TITLE=Structural, Thermodynamic, and Kinetic Traits of Antiestrogen-Compounds Selectively Targeting the Y537S Mutant Estrogen Receptor α Transcriptional Activity in Breast Cancer Cell Lines

JOURNAL=Frontiers in Chemistry

VOLUME=Volume 7 - 2019

YEAR=2019

URL=https://www.frontiersin.org/journals/chemistry/articles/10.3389/fchem.2019.00602

DOI=10.3389/fchem.2019.00602

ISSN=2296-2646

ABSTRACT=The most frequently diagnosed cancers in women are the estrogen receptor (ER)-positive breast cancer subtypes, which are characterized by estrogen dependency for their growth. The mainstay of clinical treatment for this tumor relies on the modulation of ER action or on the suppression of estrogen biosynthesis via the administration of Selective ERα Modulators/Down-regulators (SERMs/SERDs) or aromatase inhibitors, respectively. Nevertheless, de novo and acquired resistance to these therapies frequently occurs and represents a major clinical concern for patient survival. Recently, somatic mutations affecting the hormone-binding domain of ERα (i. e. Y537S, Y537N, D538G) have been associated with endocrine resistance, disease relapse and increased mortality rates.

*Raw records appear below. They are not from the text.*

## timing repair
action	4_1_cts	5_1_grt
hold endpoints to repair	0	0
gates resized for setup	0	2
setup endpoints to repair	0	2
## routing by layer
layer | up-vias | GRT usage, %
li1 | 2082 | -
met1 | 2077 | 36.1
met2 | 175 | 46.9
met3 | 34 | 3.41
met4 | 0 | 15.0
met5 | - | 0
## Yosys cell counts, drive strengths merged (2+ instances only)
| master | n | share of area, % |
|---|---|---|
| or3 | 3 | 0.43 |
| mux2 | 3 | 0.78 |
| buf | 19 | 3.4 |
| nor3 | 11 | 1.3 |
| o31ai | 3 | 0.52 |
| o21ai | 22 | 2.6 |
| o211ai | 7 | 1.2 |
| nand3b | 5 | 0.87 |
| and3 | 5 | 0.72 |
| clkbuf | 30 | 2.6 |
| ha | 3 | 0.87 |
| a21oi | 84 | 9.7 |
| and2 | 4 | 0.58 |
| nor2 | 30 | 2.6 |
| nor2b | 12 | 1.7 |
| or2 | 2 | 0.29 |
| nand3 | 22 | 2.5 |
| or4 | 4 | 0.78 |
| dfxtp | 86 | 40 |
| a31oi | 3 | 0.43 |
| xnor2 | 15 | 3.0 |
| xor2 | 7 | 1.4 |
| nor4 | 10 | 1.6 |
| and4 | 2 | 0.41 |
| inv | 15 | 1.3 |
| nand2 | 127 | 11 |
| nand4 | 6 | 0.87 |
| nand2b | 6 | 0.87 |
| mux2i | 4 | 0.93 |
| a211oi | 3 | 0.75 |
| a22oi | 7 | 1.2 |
==> config.mk <==
export PLATFORM = sky130hd
export DESIGN_NAME = if_id_reg_flat
export DESIGN_NICKNAME = d
export VERILOG_FILES = /design/src/rtl/if_id_reg_pkg.sv /design/src/rtl/if_id_reg_if.sv /design/src/rtl/if_id_reg_load_use_detect.sv /design/src/rtl/if_id_reg.sv /design/src/flat_wrapper.sv
export SDC_FILE = /design/constraint.sdc
export NUM_CORES = 1
export LEC_CHECK = 0
export BUFFER_PORTS_ARGS = -buffer_cell sky130_fd_sc_hd__buf_4
export CAP_MARGIN = 40
export CORE_UTILIZATION = 25
export CTS_CLUSTER_SIZE = 40
export DETAILED_ROUTE_END_ITERATION = 10
export GPL_TIMING_DRIVEN = 0
export PLACE_DENSITY = 0.54
export SETUP_SLACK_MARGIN = 0.3
export SLEW_MARGIN = 5
export SYNTH_ARGS = -nofsm -noshare
export SYNTH_HDL_FRONTEND = slang
export SYNTH_SLANG_ARGS = --single-unit
==> constraint.sdc <==
create_clock -name clk -period 2.4 [get_ports clk]
set_clock_uncertainty 0.05 [all_clocks]
set_input_delay 0.48 -clock clk [delete_from_list [all_inputs] [get_ports clk]]
set_output_delay 0.48 -clock clk [all_outputs]
set_load 0.1 [all_outputs]
==> src/rtl/if_id_reg_pkg.sv <==
// Shared definitions for the IF/ID pipeline register: NOP word, stall limit,
// register-field helpers and FSM state encoding.
package if_id_reg_pkg;

   localparam logic [31:0] NOP_INS_DEF  = 32'h0000_0000;
   localparam logic [3:0]  HOLD_MAX_DEF = 4'd15;

   typedef logic [4:0] reg_idx_t;
   typedef logic [1:0] state_t;

   localparam state_t ST_PRIME = 2'd0;
   localparam state_t ST_RUN   = 2'd1;
   localparam state_t ST_HOLD  = 2'd2;

   function automatic reg_idx_t rs_of(input logic [31:0] ins);
      return ins[25:21];
   endfunction

   function automatic reg_idx_t rt_of(input logic [31:0] ins);
      return ins[20:16];
   endfunction

endpackage

==> src/rtl/if_id_reg_if.sv <==
// Fetch/decode boundary signals of the IF/ID register; slave is the register,
// master is whoever drives fetch and observes decode.
interface if_id_reg_if;
   import if_id_reg_pkg::*;

   logic [31:0] if_ins;
   logic [31:0] if_npc;
   logic        if_pc_jump;
   logic        ex_mem_read;
   reg_idx_t    ex_rt;
   logic        stall_ext;
   logic [31:0] id_ins;
   logic [31:0] id_npc;
   logic        id_valid;
   logic        if_bubble;
   logic        ex_bubble;
   logic        hold_timeout;

   modport master (
      output if_ins, if_npc, if_pc_jump, ex_mem_read, ex_rt, stall_ext,
      input  id_ins, id_npc, id_valid, if_bubble, ex_bubble, hold_timeout
   );

   modport slave (
      input  if_ins, if_npc, if_pc_jump, ex_mem_read, ex_rt, stall_ext,
      output id_ins, id_npc, id_valid, if_bubble, ex_bubble, hold_timeout
   );

endinterface

==> src/rtl/if_id_reg_load_use_detect.sv <==
// Combinational load-use hazard compare: a load in EX writing a register that
// the instruction in ID reads. Also reused by the forwarding unit.
module load_use_detect
   import if_id_reg_pkg::*;
(
   input  logic        id_valid,
   input  logic        mem_read,
   input  reg_idx_t    ex_rt,
   input  logic [31:0] ins,
   output logic        hazard
);

   // $0 is hardwired to zero, so a load targeting it never creates a dependency
   assign hazard = id_valid & mem_read & (ex_rt != 5'd0) &
                   ((ex_rt == rs_of(ins)) | (ex_rt == rt_of(ins)));

endmodule

==> src/rtl/if_id_reg.sv <==
// IF/ID pipeline register with post-reset priming, load-use stall, redirect
// flush and a stall-duration watchdog.
//
// state | meaning
// PRIME | first edge after reset; fetch word is the pc=FFFF_FFFF artifact, drop it
// RUN   | normal capture of if_ins/if_npc each edge
// HOLD  | stalled; slot frozen until the stall condition clears
module if_id_reg
   import if_id_reg_pkg::*;
#(
   parameter logic [31:0] NOP_INS  = NOP_INS_DEF,
   parameter logic [3:0]  HOLD_MAX = HOLD_MAX_DEF
)(
   input logic        clk,
   input logic        rst,
   if_id_reg_if.slave bus
);

   state_t      state;
   logic [31:0] ins_q;
   logic [31:0] npc_q;
   logic        valid_q;
   logic [3:0]  hold_cnt;
   logic        hazard;
   logic        stall;
   logic        running;

   load_use_detect u_load_use_detect (
      .id_valid (valid_q),
      .mem_read (bus.ex_mem_read),
      .ex_rt    (bus.ex_rt),
      .ins      (ins_q),
      .hazard   (hazard)
   );

   assign running = (state != ST_PRIME);
   assign stall   = hazard | bus.stall_ext;

   assign bus.if_bubble    = running & stall;
   // EX already frozen by the external stall, so it must not also take a bubble
   assign bus.ex_bubble    = hazard & ~bus.stall_ext;
   assign bus.hold_timeout = running & stall & ~bus.if_pc_jump &
                             (hold_cnt == (HOLD_MAX - 4'd1));

   assign bus.id_ins   = valid_q ? ins_q : NOP_INS;
   assign bus.id_npc   = npc_q;
   assign bus.id_valid = valid_q;

   always_ff @(posedge clk or posedge rst) begin
      if (rst) begin
         state    <= ST_PRIME;
         ins_q    <= NOP_INS;
         npc_q    <= 32'h0;
         valid_q  <= 1'b0;
         hold_cnt <= 4'd0;
      end else if (bus.if_pc_jump) begin
         state    <= ST_RUN;
         ins_q    <= NOP_INS;
         valid_q  <= 1'b0;
         hold_cnt <= 4'd0;
      end else begin
         case (state)
            ST_PRIME: begin
               state   <= ST_RUN;
               ins_q   <= NOP_INS;
               valid_q <= 1'b0;
            end
            ST_RUN, ST_HOLD: begin
               if (stall) begin
                  state    <= ST_HOLD;
                  hold_cnt <= (hold_cnt == HOLD_MAX) ? hold_cnt : hold_cnt + 4'd1;
               end else begin
                  state    <= ST_RUN;
                  ins_q    <= bus.if_ins;
                  npc_q    <= bus.if_npc;
                  valid_q  <= 1'b1;
                  hold_cnt <= 4'd0;
               end
            end
            default: begin
               state    <= ST_RUN;
               ins_q    <= NOP_INS;
               valid_q  <= 1'b0;
               hold_cnt <= 4'd0;
            end
         endcase
      end
   end

endmodule
==> src/flat_wrapper.sv <==
// flat-port wrapper written by rule: the top's interface ports become plain ports
module if_id_reg_flat import if_id_reg_pkg::*;
#(
   parameter logic [31:0] NOP_INS  = NOP_INS_DEF,
   parameter logic [3:0]  HOLD_MAX = HOLD_MAX_DEF
)
  (clk, rst, bus_if_ins, bus_if_npc, bus_if_pc_jump, bus_ex_mem_read, bus_ex_rt, bus_stall_ext, bus_id_ins, bus_id_npc, bus_id_valid, bus_if_bubble, bus_ex_bubble, bus_hold_timeout);
  if_id_reg_if bus_i ();
  input logic clk;
  input logic rst;
  input wire logic [$bits(bus_i.if_ins)-1:0] bus_if_ins;
  input wire logic [$bits(bus_i.if_npc)-1:0] bus_if_npc;
  input wire logic [$bits(bus_i.if_pc_jump)-1:0] bus_if_pc_jump;
  input wire logic [$bits(bus_i.ex_mem_read)-1:0] bus_ex_mem_read;
  input wire logic [$bits(bus_i.ex_rt)-1:0] bus_ex_rt;
  input wire logic [$bits(bus_i.stall_ext)-1:0] bus_stall_ext;
  output wire logic [$bits(bus_i.id_ins)-1:0] bus_id_ins;
  output wire logic [$bits(bus_i.id_npc)-1:0] bus_id_npc;
  output wire logic [$bits(bus_i.id_valid)-1:0] bus_id_valid;
  output wire logic [$bits(bus_i.if_bubble)-1:0] bus_if_bubble;
  output wire logic [$bits(bus_i.ex_bubble)-1:0] bus_ex_bubble;
  output wire logic [$bits(bus_i.hold_timeout)-1:0] bus_hold_timeout;
  assign bus_i.if_ins = bus_if_ins;
  assign bus_i.if_npc = bus_if_npc;
  assign bus_i.if_pc_jump = bus_if_pc_jump;
  assign bus_i.ex_mem_read = bus_ex_mem_read;
  assign bus_i.ex_rt = bus_ex_rt;
  assign bus_i.stall_ext = bus_stall_ext;
  assign bus_id_ins = bus_i.id_ins;
  assign bus_id_npc = bus_i.id_npc;
  assign bus_id_valid = bus_i.id_valid;
  assign bus_if_bubble = bus_i.if_bubble;
  assign bus_ex_bubble = bus_i.ex_bubble;
  assign bus_hold_timeout = bus_i.hold_timeout;
  if_id_reg #(.NOP_INS(NOP_INS), .HOLD_MAX(HOLD_MAX)) u_core (.clk(clk), .rst(rst), .bus(bus_i));
endmodule
==> results_dict.tcl, run 1 <==
set metrics [dict create \
    status "finished clean" \
    grt_use_met3_pct 5.03 \
    tns_ns 0 \
    syn-instance-count 241 \
    drt-total-wl_um 9580 \
    tritoncts "done" \
    detailroute.via_count 2658 \
    most_crowded_layer_gr "met2" \
    setup-violations-final 0 \
    initial_core_util_pct 25.7 \
    unique_cell_type_count_in_the_yosys_netlist 33 \
    cts-buffers-inserted 9 \
    ys_warn_count 0 \
    cts.root.buffer_cell "sky130_fd_sc_hd__clkbuf_16" \
    max_freq_mhz 428 \
    area_growth_syn_to_layout_pct 77.3 \
    post_synth.cell_area_avg_um2 12.8 \
    floorplan.die_area_um2 12800 \
    vdd.ir_drop.worst_uv 663 \
    place_inst 553 \
    cts_buffer_depth 2 \
    timing_hold_violations_final 0 \
    finish.cell_count_without_fillers 597 \
    globalRouteMet2Util_pct 26.5 \
    min-delay-path-class "in -> async" \
    die_width_um 113 \
    worstPathMaxFanout 7 \
    grt_pass1_vias 2874 \
    grt_setup_unrepaired "true" \
    netlist_area_um2 3100 \
    floorplan.rows 40 \
    final_net_count 501 \
    critical_path_class "in -> reg" \
    portBuffers 141 \
    drv.max_cap_violation_count 0 \
    chipHeight_um 113 \
    global_route.usage.met1_pct 19.4 \
    globalRoute.totalOverflow 0 \
    synth-seq-cells 71 \
    gp_congestion 0.777 \
    worst_ep_arrival_time_ns 2.50 \
    dr.pass1.iters 4 \
    layout.cells.most_common "sky130_fd_sc_hd__buf_4" \
    core_area_um2 12100 \
    drive_above_1_share_pct 65.7 \
    synth_nets 318 \
    ioPinCount 142 \
    clkSinkCount 71 \
    cp.required_ns 2.57 \
    drt-vias-per-instance 4.45 \
    synth_sequential_area_ratio_pct 57.4 \
    antenna_violation_net_count_after_detailed_routing 0 \
    slew_limit_headroom_pct 60.6 \
    antenna_violations_before_repair 0 \
    post-layout-total-power_mw 4.93 \
    cts_htree_levels 3 \
    crit_path_start_kind "primary input" \
    grt_pass1_wl_um 15400 \
    detail_route.wl_per_cell_um 16.0 \
    slew_viol_final 0 \
    min_period_ns 2.34 \
    final.period_utilization_pct 97.4 \
    cp-end-kind "register" \
    insertedDiodeCount 0 \
    clock_latency_at_the_later_pin_of_the_worst_skew_pair_ns 0.33 \
    layout_common_cells "sky130_fd_sc_hd__buf_4 (139), sky130_fd_sc_hd__dfrtp_1 (70), sky130_fd_sc_hd__a22o_1 (32), sky130_fd_sc_hd__mux2_2 (30), sky130_fd_sc_hd__and2_2 (29)" \
    total_routing_usage_reported_by_global_routing_pct 15.7 \
    hpwl_um 6420 \
    drc_errors 0 \
    power-per-cell-area_nw_per_um2 897 \
    pin_count_of_the_biggest_net_entering_global_routing 26 \
    worst_setup_hold_path_clk_slew_ns 0.06 \
    leakage_nw 2.60 \
    drt_iter0_markers 71 \
    tightestPinTransition_ns 0.589 \
]
## power breakdown
part / total, mW / switching, mW / internal (mW)
sequential: 1.48 / 0.104 / 1.38
combinational: 2.07 / 1.46 / 0.603
clock: 1.38 / 0.543 / 0.839
## per-layer routing
metal	share of wire (%)	vias to the layer above
met2	50	87
met3	5.9	12
met1	43	1330
met5	0	-
li1	-	1229
met4	1.2	0
## flip-flops by register name, indices dropped and copies added (netlist names)
register and cells:
u_core.bus.id_npc 32, u_core.bus.id_valid 1, u_core.ins_q 32, u_core.hold_cnt 4, u_core.state 2
## per-stage QoR
step / hold WS [ns] / setup WS, ns / instance area (µm²) / utilization (%)
2_1_floorplan: 0.408 / 0.00155 / 3270 / -
3_3_place_gp: 0.426 / -0.647 / 4540 / 37.6
3_5_place_dp: 0.427 / -0.505 / 4580 / 38.0
4_1_cts: 0.173 / 0.0252 / 5430 / 45.0
5_1_grt: 0.193 / 0.0264 / 5490 / 45.5
6_report: 0.166 / 0.0636 / 5490 / 45.5
## worst paths after layout
path	slack (ns)	end	start	cells past startpoint
max in group asynchronous	1.60	u_core.bus.id_valid	rst	3
min reg2reg	0.44	u_core.ins_q[26]	u_core.ins_q[26]	1
min	0.17	u_core.bus.id_npc[27]	rst	2
max reg2reg	0.16	u_core.ins_q[16]	u_core.ins_q[16]	11
min in group clk	0.32	u_core.bus.id_npc[7]	bus_if_npc[7]	2
max	0.06	u_core.bus.id_npc[25]	bus_ex_rt[3]	9
## cell families (layout without fill, tap and decap cells)
logic type / Yosys count / in the layout / share of synthesized area (%)
adders and majority gates: 3 / 3 / 1.21
DFF: 71 / 71 / 57.4
muxes: 32 / 32 / 11.6
buffers and inverters: 20 / 208 / 3.27
and+or+nand+nor: 56 / 56 / 10.6
xor gates and xnor gates: 10 / 10 / 2.83
AOI/OAI and AO/OA: 49 / 49 / 13.1
## cells in the mapped netlist (all sizes together)
cell type | count | area share (%)
a21oi | 5 | 0.81
buf | 6 | 1.6
xnor2 | 10 | 2.8
mux2 | 32 | 12
clkbuf | 6 | 0.73
nand4b | 1 | 0.28
nand3 | 5 | 0.81
o22a | 1 | 0.28
o211ai | 1 | 0.24
ha | 3 | 1.2
dfrtp | 71 | 57
o211a | 1 | 0.32
nor3b | 1 | 0.24
o21ai | 2 | 0.32
o22ai | 2 | 0.40
and2 | 32 | 6.5
a211oi | 1 | 0.65
o32ai | 1 | 0.28
nand3b | 1 | 0.24
a31oi | 1 | 0.20
nor2b | 1 | 0.20
or4 | 1 | 0.24
o31ai | 1 | 0.24
a41oi | 1 | 0.28
nor2 | 2 | 0.24
nor3 | 4 | 0.65
a22o | 32 | 9.1
nand2 | 5 | 0.61
nand2b | 2 | 0.40
inv | 8 | 0.97
nand4 | 1 | 0.20
## final cells by class
cell class                 instances  area, µm²
clock inverter                     6       67.6
timing repair buffer             172       1610
tap                              168        210
sequential                        71       1780
multi-input combinational        150       1420
fill                            1139       6570
clock buffer                      10        239
buffer                            12        134
inverter                           8       33.8
## timing repair
item,CTS,global route
gates cloned,6,0
hold buffers,0,0
buffers inserted,19,3
gates resized for setup,50,11
pin swaps,16,17
setup endpoints to repair,98,76
## critical path, cell delays in order
cell	delay (ns)
sky130_fd_sc_hd__buf_8	0.10
sky130_fd_sc_hd__or4_4	0.53
sky130_fd_sc_hd__o211a_4	0.26
sky130_fd_sc_hd__buf_4	0.15
sky130_fd_sc_hd__a211oi_4	0.24
sky130_fd_sc_hd__buf_12	0.18
sky130_fd_sc_hd__buf_12	0.13
sky130_fd_sc_hd__buf_12	0.11
sky130_fd_sc_hd__mux2_2	0.32
Power figures use the tool's default switching activity.
==> run 2, diff against run 1 <==
--- a/config.mk
+++ b/config.mk
@@ -12,6 +12,7 @@
 export DETAILED_ROUTE_END_ITERATION = 10
 export GPL_TIMING_DRIVEN = 0
 export PLACE_DENSITY = 0.54
+export REMOVE_ABC_BUFFERS = 1
 export SETUP_SLACK_MARGIN = 0.3
 export SLEW_MARGIN = 5
 export SYNTH_ARGS = -nofsm -noshare
==> run 2 against run 1 <==
First-iteration DRC count rose by 39%. Sequential share of layout area rose by 0.62 points. Clock-buffer cell count rose by 1. Register-to-register slack got worse by 0.07 ns. Global-route usage fell by 1.2 points. Total power fell by 0.59%. Final area fell by 2.0%. Worst setup slack got worse by 0.032 ns. Routed wire length fell by 4.1%. Core utilization fell by 0.92 points. Maximum frequency fell by 1.4%. Highest routed layer unchanged.
==> results_dict.tcl, run 2 (same netlist as run 1, synthesis figures left out) <==
set metrics [dict create \
    max_freq_mhz 422 \
    grt_pass1_vias 2768 \
    sequentialPowerShare_pct 30.3 \
    hpwl_um 5920 \
    ioPinCount 142 \
    grt_pass1_wl_um 14300 \
    detailroute.via_count 2634 \
    worst_ep_arrival_time_ns 2.53 \
    core_area_um2 12100 \
    insertedDiodeCount 0 \
    globalRoute.totalOverflow 0 \
    cell_by_cell_trace_of_the_critical_path "buf_8, or4_4, o211a_4, a211oi_4, buf_4, buf_8, buf_12, buf_12, buf_12, mux2_4" \
    timing_hold_violations_final 0 \
    power-per-cell-area_nw_per_um2 911 \
    layout.cells.most_common "sky130_fd_sc_hd__buf_4" \
    cts_buffer_depth 2 \
    crit_path_top_delay_cell "sky130_fd_sc_hd__or4_4" \
    vdd.ir_drop.worst_uv 726 \
    floorplan.die_area_um2 12800 \
    cp_num_buf_inv 6 \
    tightestPinTransition_ns 0.357 \
    chipHeight_um 113 \
    slew_viol_final 0 \
    cts.root.buffer_cell "sky130_fd_sc_hd__clkbuf_16" \
    leakage_nw 2.61 \
    max_stage_delay_ns 0.54 \
    floorplan.rows 40 \
    area_growth_syn_to_layout_pct 73.7 \
    nFillCells 1110 \
    grt_setup_unrepaired "true" \
    cts-hold-fix-buffers 0 \
    cp.required_ns 2.56 \
    drc_errors 0 \
    tritoncts "done" \
    portBuffers 141 \
    cts-buffers-inserted 9 \
    slew_limit_headroom_pct 76.2 \
    cts_htree_levels 3 \
    final.period_utilization_pct 98.7 \
    min-delay-path-class "in -> async" \
    detail_route.wl_per_cell_um 15.6 \
    clkSinkCount 71 \
    drt-total-wl_um 9180 \
    hold_slack_ns 0.0831 \
    die_width_um 113 \
    critical_path_class "in -> reg" \
    worstPathMaxFanout 8 \
    min_period_ns 2.37 \
    net-switching-power_mw 2.08 \
    drt-vias-per-instance 4.46 \
    antenna_violation_net_count_after_detailed_routing 0 \
    clock_latency_at_the_later_pin_of_the_worst_skew_pair_ns 0.33 \
    drt_iter0_markers 99 \
    comb_power_share_pct 43.4 \
    pin_count_of_the_biggest_net_entering_global_routing 48 \
    drv.max_cap_violation_count 0 \
    post-place-ws_ns -0.713 \
    critical-path-top-delay-family "buffers and inverters" \
    status "finished clean" \
    total_routing_usage_reported_by_global_routing_pct 14.5 \
    dr.pass1.iters 4 \
    final_net_count 495 \
    gp_congestion 0.775 \
    setup-violations-final 0 \
    clock_power_share_pct 26.3 \
    layout_common_cells "sky130_fd_sc_hd__buf_4 (148), sky130_fd_sc_hd__dfrtp_1 (70), sky130_fd_sc_hd__mux2_4 (32), sky130_fd_sc_hd__a22o_1 (32), sky130_fd_sc_hd__and2_1 (32)" \
    drive_above_1_share_pct 57.6 \
    netSwitchingFraction_pct 42.4 \
    cp-end-kind "register" \
    antenna_violations_before_repair 0 \
    cp_common_cell "sky130_fd_sc_hd__buf_12" \
    worst_slack_ns 0.0312 \
    initial_core_util_pct 25.7 \
    power_report.internal_total_mw 2.82 \
    crit_path_start_kind "primary input" \
    worst_setup_hold_path_clk_slew_ns 0.06 \
    tns_ns 0 \
]
==> run 2: worst register-to-register path, stage by stage, from the launching register on <==
cell	delay, ns
sky130_fd_sc_hd__dfrtp_1	0.40
sky130_fd_sc_hd__xnor2_2	0.19
sky130_fd_sc_hd__nand3_2	0.14
sky130_fd_sc_hd__o22ai_4	0.24
sky130_fd_sc_hd__buf_6	0.15
sky130_fd_sc_hd__a211oi_4	0.06
sky130_fd_sc_hd__buf_4	0.15
sky130_fd_sc_hd__buf_8	0.12
sky130_fd_sc_hd__buf_12	0.12
sky130_fd_sc_hd__buf_12	0.12
sky130_fd_sc_hd__buf_12	0.14
sky130_fd_sc_hd__mux2_4	0.30
==> run 2: per-stage QoR <==
step	instance area (µm²)	total power [mW]	instances	util, %
2_1_floorplan	3030	2.90	229	-
3_3_place_gp	4290	3.34	538	35.6
3_5_place_dp	4460	3.39	546	36.9
4_1_cts	5200	4.89	585	43.1
5_1_grt	5380	5.08	590	44.6
6_report	5380	4.90	590	44.6
==> run 2: layout make-up <==
type                    count  area [µm²]  share of cell area (%)
repair buffers            178        1610                    29.9
clock buffers              11         233                    4.33
multi-input cells         150        1470                    27.3
clock inverters             4        47.5                   0.884
inverters                   8        32.5                   0.605
flip-flops and latches     71        1780                    33.0
well taps                 168         210                    3.91
==> run 2: what timing repair did <==
item,in CTS,in global routing
buffers inserted,23,4
gates resized for setup,55,28
setup endpoints to repair,82,67
pin swaps,25,20
gates cloned,1,1
==> run 2: path summary, 6_finish.rpt <==
check,startpoint,to,slack [ns],depth (start not counted)
max,bus_ex_rt[4],u_core.bus.id_npc[15],0.03,10
min,rst,u_core.bus.id_npc[28],0.08,2
max reg2reg,u_core.ins_q[16],u_core.bus.id_npc[15],0.09,11
min reg2reg,u_core.ins_q[27],u_core.ins_q[27],0.44,1
max in group asynchronous,rst,u_core.ins_q[15],1.67,3
min in group clk,bus_if_npc[29],u_core.bus.id_npc[29],0.33,2
==> run 2: metal layers <==
metal / GRT usage, % / up-vias / part of all wire [%]
met4: 5.53 / 0 / 1.7
li1: - / 1220 / -
met5: 0 / - / 0
met2: 22.8 / 100 / 48
met3: 5.57 / 14 / 7.6
met1: 18.0 / 1300 / 43
==> run 2: power by group through the flow <==
stage / logic [mW] / clock network [mW] / registers, mW
final: 2.12 / 1.29 / 1.48
after global routing: 2.19 / 1.38 / 1.51
after CTS: 2.06 / 1.35 / 1.48
after detailed placement: 1.90 / 0 / 1.50
after global placement: 1.84 / 0 / 1.50
after floorplan: 0.389 / 0 / 2.51
==> run 3, diff against run 2 <==
--- a/config.mk
+++ b/config.mk
@@ -7,11 +7,13 @@
 export LEC_CHECK = 0
 export BUFFER_PORTS_ARGS = -buffer_cell sky130_fd_sc_hd__buf_4
 export CAP_MARGIN = 40
+export CORE_MARGIN = 4
 export CORE_UTILIZATION = 25
 export CTS_CLUSTER_SIZE = 40
 export DETAILED_ROUTE_END_ITERATION = 10
 export GPL_TIMING_DRIVEN = 0
 export PLACE_DENSITY = 0.54
+export RECOVER_POWER = 25
 export REMOVE_ABC_BUFFERS = 1
 export SETUP_SLACK_MARGIN = 0.3
 export SLEW_MARGIN = 5
==> run 3 against run 2 <==
First-iteration DRC count shrank 6.1%. Die area grew 11%. Global-route usage shrank 1.3 points. Total power grew 0.45%. Clock power grew 4%. Sequential share of layout area grew 0.53 points. Routed wire length grew 2.1%. Maximum frequency grew 1.2%. Clock-buffer cell count grew 1. Register-to-register slack gained 0.18 ns. Final area shrank 1.6%. Critical path type unchanged. Highest routed layer unchanged.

Hence, devising novel therapies against these ERα isoforms represents a daunting challenge. 
Here, we identified five molecules active on recurrent Y537S ERα polymorphism by employing in silico virtual screening on commercial databases of molecules, complemented by ER-transactivation and MTT assays in MCF7 and MDA-MB-231 breast cancer cells expressing wild type or mutated ERα. Among them, one molecule selectively targets Y537S ERα without inducing any cytotoxicity in breast cell lines. Multi-microseconds (4.5 µs) of biased and unbiased molecular dynamics provided an atomic-level picture of the structural, thermodynamics (i. e. binding free energies) and the kinetic (i. e. dissociation free energy barriers) of these active ligands as compared to clinically used SERM/SERDs upon binding to wild type and distinct ERα variants (Y537S, Y537N, D538G). This study contributes to a dissection of the key molecular traits needed by drug-candidates to hamper the agonist (active)-like conformation of ERα, normally selected by those polymorphic variants. This information can be useful to discover mutant specific drug-candidates, enabling to move a step forward towards tailored approaches for breast cancer treatment.